Nancy Nagler: A sensitive subject
Tuesday, November 16, 2004
I have read with concern the articles about Herb Allair, the homeless man who assaulted a volunteer with Lift-Up, and am responding to a few of the statements in the excellent article about him by Susan Cunningham in Sunday's Steamboat Pilot.
I am not a medical professional, but I worked with homeless people and on the issues affecting their lives for nearly 20 years in Minnesota and nationally. During that time, I wrote and helped pass federal and state legislation including a Congressional bill in the 1990s sponsored by Sens. Domenici, D'Amato and Durenberger for outreach and medical services for homeless people with chronic and persistent mental illness.
I have visited with Allair, as well as with local medical and social service professionals who know him and his situation.
It appears that Allair suffers from chronic and persistent mental illness that, as Cunningham very gently described, causes him to drift between delusion and reality. If that is the case then, in contrast to statements by the Lift-Up volunteer, Allair is incapable of "moving on" without assistance. Neither can he survive without someone providing him basic needs of food, water, clothing and shelter. Allair is an unfortunate victim of more than 40 years of failed national policy toward people with mental illness and homeless people.
Tom Gangel of Colorado West Mental Health only partially described the federal policy of "deinstitutionalization." Beginning in the 1950s, mental institutions began releasing residents deemed able to live in communities with assistance, including housing with supportive services and community centers that could provide oversight and social opportunities. Unfortunately, the community centers and housing critical to the success of this program never were established. Today, in rural and urban America, people are released from mental institutions and often bused directly to the nearest drop-in center or emergency shelter for homeless people.
As Gangel acknowledged, part of the deinstitutionalization program involved tightening regulations on admissions to mental institutions. As a result, not only does a person have to be a danger to themselves or someone else to be admitted for emergency mental health care, that admission is usually limited to a 72-hour stay. "Choice," as Gangel noted, can be a wonderful thing when it comes to mental health care. However, when individuals' mental illness consistently and gravely interferes with their ability to make sound choices for themselves, they need to have options that exceed three days of care. According to national research, 40 percent of the homeless population suffers from chronic and persistent mental illness. In my experience, no one goes through the agonizing process and existence of homelessness without damage to their mental health.
Allair may be the most visible homeless person in Steamboat Springs, but he is far from the only homeless person. Rural homelessness is very different from its urban counterpart.

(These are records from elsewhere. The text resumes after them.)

===== src/rtl/fetch_pkg.sv =====
// Shared types and constants for the mini-rv instruction fetch path.
package fetch_pkg;

  typedef enum logic [1:0] {
    REQ  = 2'd0,
    WAIT = 2'd1,
    OUT  = 2'd2
  } fetch_state_t;

  localparam int          INSTR_BYTES = 4;
  localparam logic [31:0] NOP_INSTR   = 32'h0000_0013;

endpackage


===== src/rtl/fetch_controller.sv =====
// Fetch sequencer: one outstanding imem request, a one-entry decode buffer,
// and squashing of in-flight fetches when execute redirects the PC.
module fetch_controller
  import fetch_pkg::*;
#(
  parameter int ADDR_W = 32,
  parameter int DATA_W = 32
) (
  input  logic              clk,
  input  logic              reset,
  input  logic [ADDR_W-1:0] pc,
  output logic              pc_stall,
  output logic              pc_branch_taken,
  output logic [ADDR_W-1:0] pc_branch_target,
  input  logic              redirect_valid,
  input  logic [ADDR_W-1:0] redirect_target,
  output logic              misaligned_err,
  output logic              imem_req_valid,
  input  logic              imem_req_ready,
  output logic [ADDR_W-1:0] imem_addr,
  input  logic              imem_resp_valid,
  input  logic [DATA_W-1:0] imem_resp_data,
  output logic              instr_valid,
  input  logic              instr_ready,
  output logic [DATA_W-1:0] instr,
  output logic [ADDR_W-1:0] instr_pc
);

  fetch_state_t      state;
  logic              kill;
  logic [ADDR_W-1:0] req_pc;

  // Valids gate on redirect only, so no ready-to-valid combinational loop forms.
  assign imem_req_valid   = (state == REQ) && !redirect_valid;
  assign imem_addr        = pc;
  assign instr_valid      = (state == OUT) && !redirect_valid;
  assign pc_branch_taken  = redirect_valid;
  assign pc_branch_target = {redirect_target[ADDR_W-1:2], 2'b00};
  assign pc_stall         = !(redirect_valid || (imem_req_valid && imem_req_ready));

  // Fetch FSM, kill flag, decode buffer and misalignment pulse.
  always_ff @(posedge clk) begin
    if (reset) begin
      state          <= REQ;
      kill           <= 1'b0;
      req_pc         <= '0;
      instr          <= '0;
      instr_pc       <= '0;
      misaligned_err <= 1'b0;
    end else begin
      misaligned_err <= redirect_valid && (redirect_target[1:0] != 2'b00);
      case (state)
        REQ: begin
          if (imem_req_valid && imem_req_ready) begin
            req_pc <= pc;
            state  <= WAIT;
          end
        end
        WAIT: begin
          if (imem_resp_valid) begin
            // A redirect coinciding with the response squashes it just like a stale kill.
            kill <= 1'b0;
            if (kill || redirect_valid) begin
              state <= REQ;
            end else begin
              instr    <= imem_resp_data;
              instr_pc <= req_pc;
              state    <= OUT;
            end
          end else if (redirect_valid) begin
            kill <= 1'b1;
          end
        end
        OUT: begin
          if (redirect_valid) begin
            state <= REQ;
          end else if (instr_valid && instr_ready) begin
            state <= REQ;
          end
        end
        default: begin
          state <= REQ;
        end
      endcase
    end
  end

endmodule


===== config.mk =====
export PLATFORM = sky130hd
export DESIGN_NAME = fetch_controller
export DESIGN_NICKNAME = d
export VERILOG_FILES = /design/src/rtl/fetch_pkg.sv /design/src/rtl/fetch_controller.sv
export SDC_FILE = /design/constraint.sdc
export NUM_CORES = 1
export LEC_CHECK = 0
export CORE_MARGIN = 3
export CORE_UTILIZATION = 30
export CTS_CLUSTER_DIAMETER = 60
export DETAILED_ROUTE_END_ITERATION = 12
export GPL_TIMING_DRIVEN = 0
export PLACE_DENSITY = 0.64
export SYNTH_ARGS = -nofsm -noshare
export SYNTH_HDL_FRONTEND = slang
export SYNTH_SLANG_ARGS = --single-unit

===== constraint.sdc =====
create_clock -name clk -period 1.9 [get_ports clk]
set_input_delay 0.57 -clock clk [delete_from_list [all_inputs] [get_ports clk]]
set_output_delay 0.57 -clock clk [all_outputs]
set_load 0.01 [all_outputs]

==> results of run 1 <==
## per-stage QoR
stage	std cells	setup TNS (ns)
after floorplan	509	0
after global placement	920	-22.76
after detailed placement	920	-23.67
after CTS	937	-0.151
after global routing	941	-0.108
final	941	-0.0715
## final cells by class
type | count | share of cell area, %
clock inverters | 1 | 0.410
flip-flops and latches | 100 | 27.4
plain buffers | 98 | 10.5
inverters | 2 | 0.102
clock buffers | 14 | 3.74
multi-input cells | 309 | 27.3
repair buffers | 206 | 27.0
well taps | 211 | 3.60
## kinds of logic (layout without fill, tap and decap cells)
family / Yosys count / after routing / share of synthesized area [%]
multiplexers: 64 / 64 / 13.5
buffers and inverters: 100 / 321 / 16.2
AND/OR/NAND/NOR: 207 / 207 / 24.3
AO/OA/AOI/OAI: 36 / 36 / 3.87
other: 1 / 2 / 0.0788
flip-flops: 100 / 100 / 42.1
## registers in the layout (all words and copies together) (netlist names)
signal	cells
instr_pc	32
kill	1
instr	32
state	2
misaligned_err	1
req_pc	32
## per-layer routing
metal	wire (um)	vias up	share of wire (%)
met3	996	10	7.6
met4	157	0	1.2
met5	0	-	0
met2	6110	163	47
met1	5750	1831	44
li1	-	1994	-
## placed cells by master (no fill, tap or decap), types with 2 or more instances in the layout
| cell | Yosys | layout |
|---|---|---|
| clkbuf_16 | 0 | 9 |
| buf_2 | 5 | 15 |
| nand2_1 | 64 | 64 |
| nor3_1 | 3 | 3 |
| nand2b_1 | 128 | 128 |
| clkbuf_8 | 0 | 3 |
| clkdlybuf4s50_1 | 0 | 144 |
| nor3b_1 | 3 | 3 |
| nor2_1 | 3 | 2 |
| dfxtp_4 | 0 | 2 |
| inv_1 | 2 | 2 |
| dfxtp_1 | 100 | 98 |
| buf_6 | 3 | 5 |
| buf_12 | 7 | 7 |
| mux2i_1 | 64 | 64 |
| buf_4 | 67 | 74 |
| clkdlybuf4s15_2 | 0 | 18 |
| conb_1 | 1 | 2 |
| a21oi_1 | 34 | 34 |
| dlygate4sd2_1 | 0 | 23 |
| clkbuf_1 | 16 | 18 |
## power breakdown
group	leakage [uW]	switching [uW]	total [uW]	internal, uW
logic	0.00177	286	736	450
clock network	0.000149	775	1900	1120
registers	0.000811	25.6	2170	2140
## repair_timing
action                                  in CTS  in global routing
endpoints found under the setup margin      35                  2
hold endpoints to repair                     0                  0
gates resized for setup                    133                 12
setup buffers                                2                  4
pin swaps                                    0                  1
## critical path, cell delays in order
cell and delay, ns:
buf_4 0.17, nor4b_4 0.33, buf_6 0.17, nor2_4 0.03, buf_6 0.12
## how the worst max path moves through the flow
stage,startpoint,to
after global placement,imem_req_ready,pc_stall
after CTS,state[0],pc_stall
after global routing,state[0],pc_stall
after detailed placement,imem_req_ready,pc_stall
after floorplan,redirect_valid,pc_stall
final,redirect_valid,pc_stall
==> results.py, run 1 <==
metrics = {
    "worst_hold_path": {
        "hold_end": "req_pc[12]",
        "worstHoldStart": "req_pc[12]",
        "worstHoldPathCells": 2,
        "min_path_type": "reg2reg",
    },
    "pwr": {
        "total_power_uw": 4800,
        "ir_drop_mv": 0.393,
        "powerDensity_mw_per_mm2": 655,
        "power.leakage_uw": 0.00273,
    },
    "clock_tree": {
        "clock-root-buffer": "clkbuf_16",
        "cts_tree": "yes",
        "clock-sinks": 100,
        "cts_buffers": 9,
        "ctsHoldBuffers": 0,
        "clkTransAtPathRegs_ns": 0.07,
        "clk_latency_ns": 0.35,
        "clk_path_buf_depth": 2,
        "cts_htree_levels": 3,
    },
    "drt": {
        "avgRoutedWirePerCell_um": 13.8,
        "drtIter0Drc": 142,
        "routed_wirelength_um": 13000,
        "via_per_inst": 4.25,
        "first_pass_iters": 4,
        "routed-via-count": 3998,
        "antenna_left": 0,
        "route.detailed.drc": 0,
    },
    "critical_path": {
        "ff2ff_setup_slack_ns": 0.29,
        "cp-end-kind": "output port",
        "start_kind": "input port",
        "worstPathMaxFanout": 10,
        "path_class": "in2out",
        "worstPathArrival_ns": 1.40,
        "r2r-start": "state[0]",
        "critPathRequiredTime_ns": 1.33,
        "reg2reg_to": "req_pc[24]",
        "rr_worst_depth": 6,
    },
    "sta": {
        "finalWorstSetupSlack_ns": -0.0715,
        "slew_headroom_pct": 62.9,
        "setup_violations": 1,
        "clock_skew_ns": 0.00852,
        "finalMaxSlewViolations": 0,
        "holdWs_ns": 0.455,
        "tightest_slew_ns": 0.556,
        "hold_violations": 0,
        "rsz0062_at_grt": "yes",
        "timing.fmax_ghz": 0.507,
        "finalCriticalPeriod_ns": 1.97,
        "fin_crit_sh_pct": 104,
    },
    "grt": {
        "top_usage_layer": "met2",
        "grtUsageMet1_pct": 17.9,
        "met3_usage_pct": 5.15,
        "globalRouteMet2Util_pct": 24.3,
        "first_global_vias": 4050,
        "grt_max_degree": 15,
        "antenna_found_initial": 0,
        "grt_pass1_wl_um": 20700,
        "grt_overflow": 0,
        "grtUsageTotal_pct": 14.7,
    },
    "cells_and_area": {
        "synthToLayoutAreaGrowth_pct": 54.1,
        "diodes": 0,
        "fillers": 1476,
        "multi_input_area_mm2": 0.00200,
        "postLayoutCellArea_mm2": 0.00733,
        "drive_gt1_share_pct": 19.0,
        "layout.core_utilization_pct": 47.7,
        "nNetsFinal": 828,
        "regArea_mm2": 0.00201,
    },
    "flow_run": {
        "drv_cap": 0,
    },
    "placement": {
        "pre_cts_ws_ns": -1.12,
        "io_buffers": 200,
        "post_dp_cell_area_mm2": 0.00703,
        "dp_hpwl_um": 9810,
        "gp_congestion": 0.743,
    },
    "logic_synthesis": {
        "synth_most_common_cell": "nand2b_1",
        "synth_edf_count": 0,
        "ys_seq_area_share_pct": 42.1,
        "synthArstFlopShare_pct": 0,
        "synth.area.top_cells": "dfxtp_1, nand2b_1, mux2i_1",
        "ys.flop_type": "dfxtp_1",
        "ys_warn_count": 0,
        "synthDistinctLibCells": 23,
        "synth_top_cell_area_share_pct": 42.1,
        "synth_seq_cells": 100,
        "yosysTopAreaCell": "dfxtp_1",
        "avgSynthCellArea_um2": 9.37,
        "synth_area_mm2": 0.00476,
        "yosys-top-cells-count": "nand2b_1, dfxtp_1, buf_4",
        "syn_inst": 508,
    },
    "floorplanning": {
        "row_count": 45,
        "start_util_pct": 31.0,
        "die_w_um": 132,
        "die_area_mm2": 0.0174,
        "pin_count": 235,
        "die_h_um": 132,
        "core_area_mm2": 0.0154,
    },
    "outcome": {
        "status": "complete, but fails checks",
        "violations": "negative setup slack",
    },
}
Power figures use the tool's default switching activity.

No one stands in soup lines in rural communities, and emergency shelters are not part of our landscape. Not only is rural homelessness far less visible than in urban America, it is far more episodic as individuals and families move between different housing arrangements as their incomes allow. Except for those such as Allair who fit a stereotypical image of homeless people (middle-aged men with beards carting worldly possessions with them), "homeless" is a term rarely used in rural communities to describe people who fit the federal McKinney-Vento Homeless Assistance Act definition of people without permanent housing.
In rural Routt County, as in rural communities everywhere, social service and health care providers tell me, "homeless" people "double up" temporarily with friends or family because they can't afford housing. Others live in their cars or abandoned buildings. Still more families and individuals hover on the brink of homelessness in substandard housing, one crisis or unforeseen expense away from losing their housing.
Lift-Up acted responsibly to protect their volunteers and staff. I am not surprised Allair acted as he did, though, nor am I shocked that his mental condition has deteriorated through the years. Homeless people die younger and from a list of ailments not common to those of us with homes. Their bodies and minds simply tire from the daily struggle to survive.
As a community and nation, we need to demand housing and service options for people such as Allair and for homeless people in general. That is no simple feat. Allair's mental health status likely will call for a medical professional to spend a great deal of time earning his trust and confidence so Allair will consider housing and medical options.
My colleague and friend Kim Hopper, an internationally known scholar on homeless issues and past president of the National Coalition for the Homeless, observes that homeless people act very sanely, very normally in a very insane situation -- homelessness. We need to be careful not to demonize the victims of homelessness and failed policy such as Allair. Rather, we need to require the federal government to uphold the promises made in deinstitutionalization for housing and supportive services and in the 1949 Housing Act, an act that pledged a decent home for every American.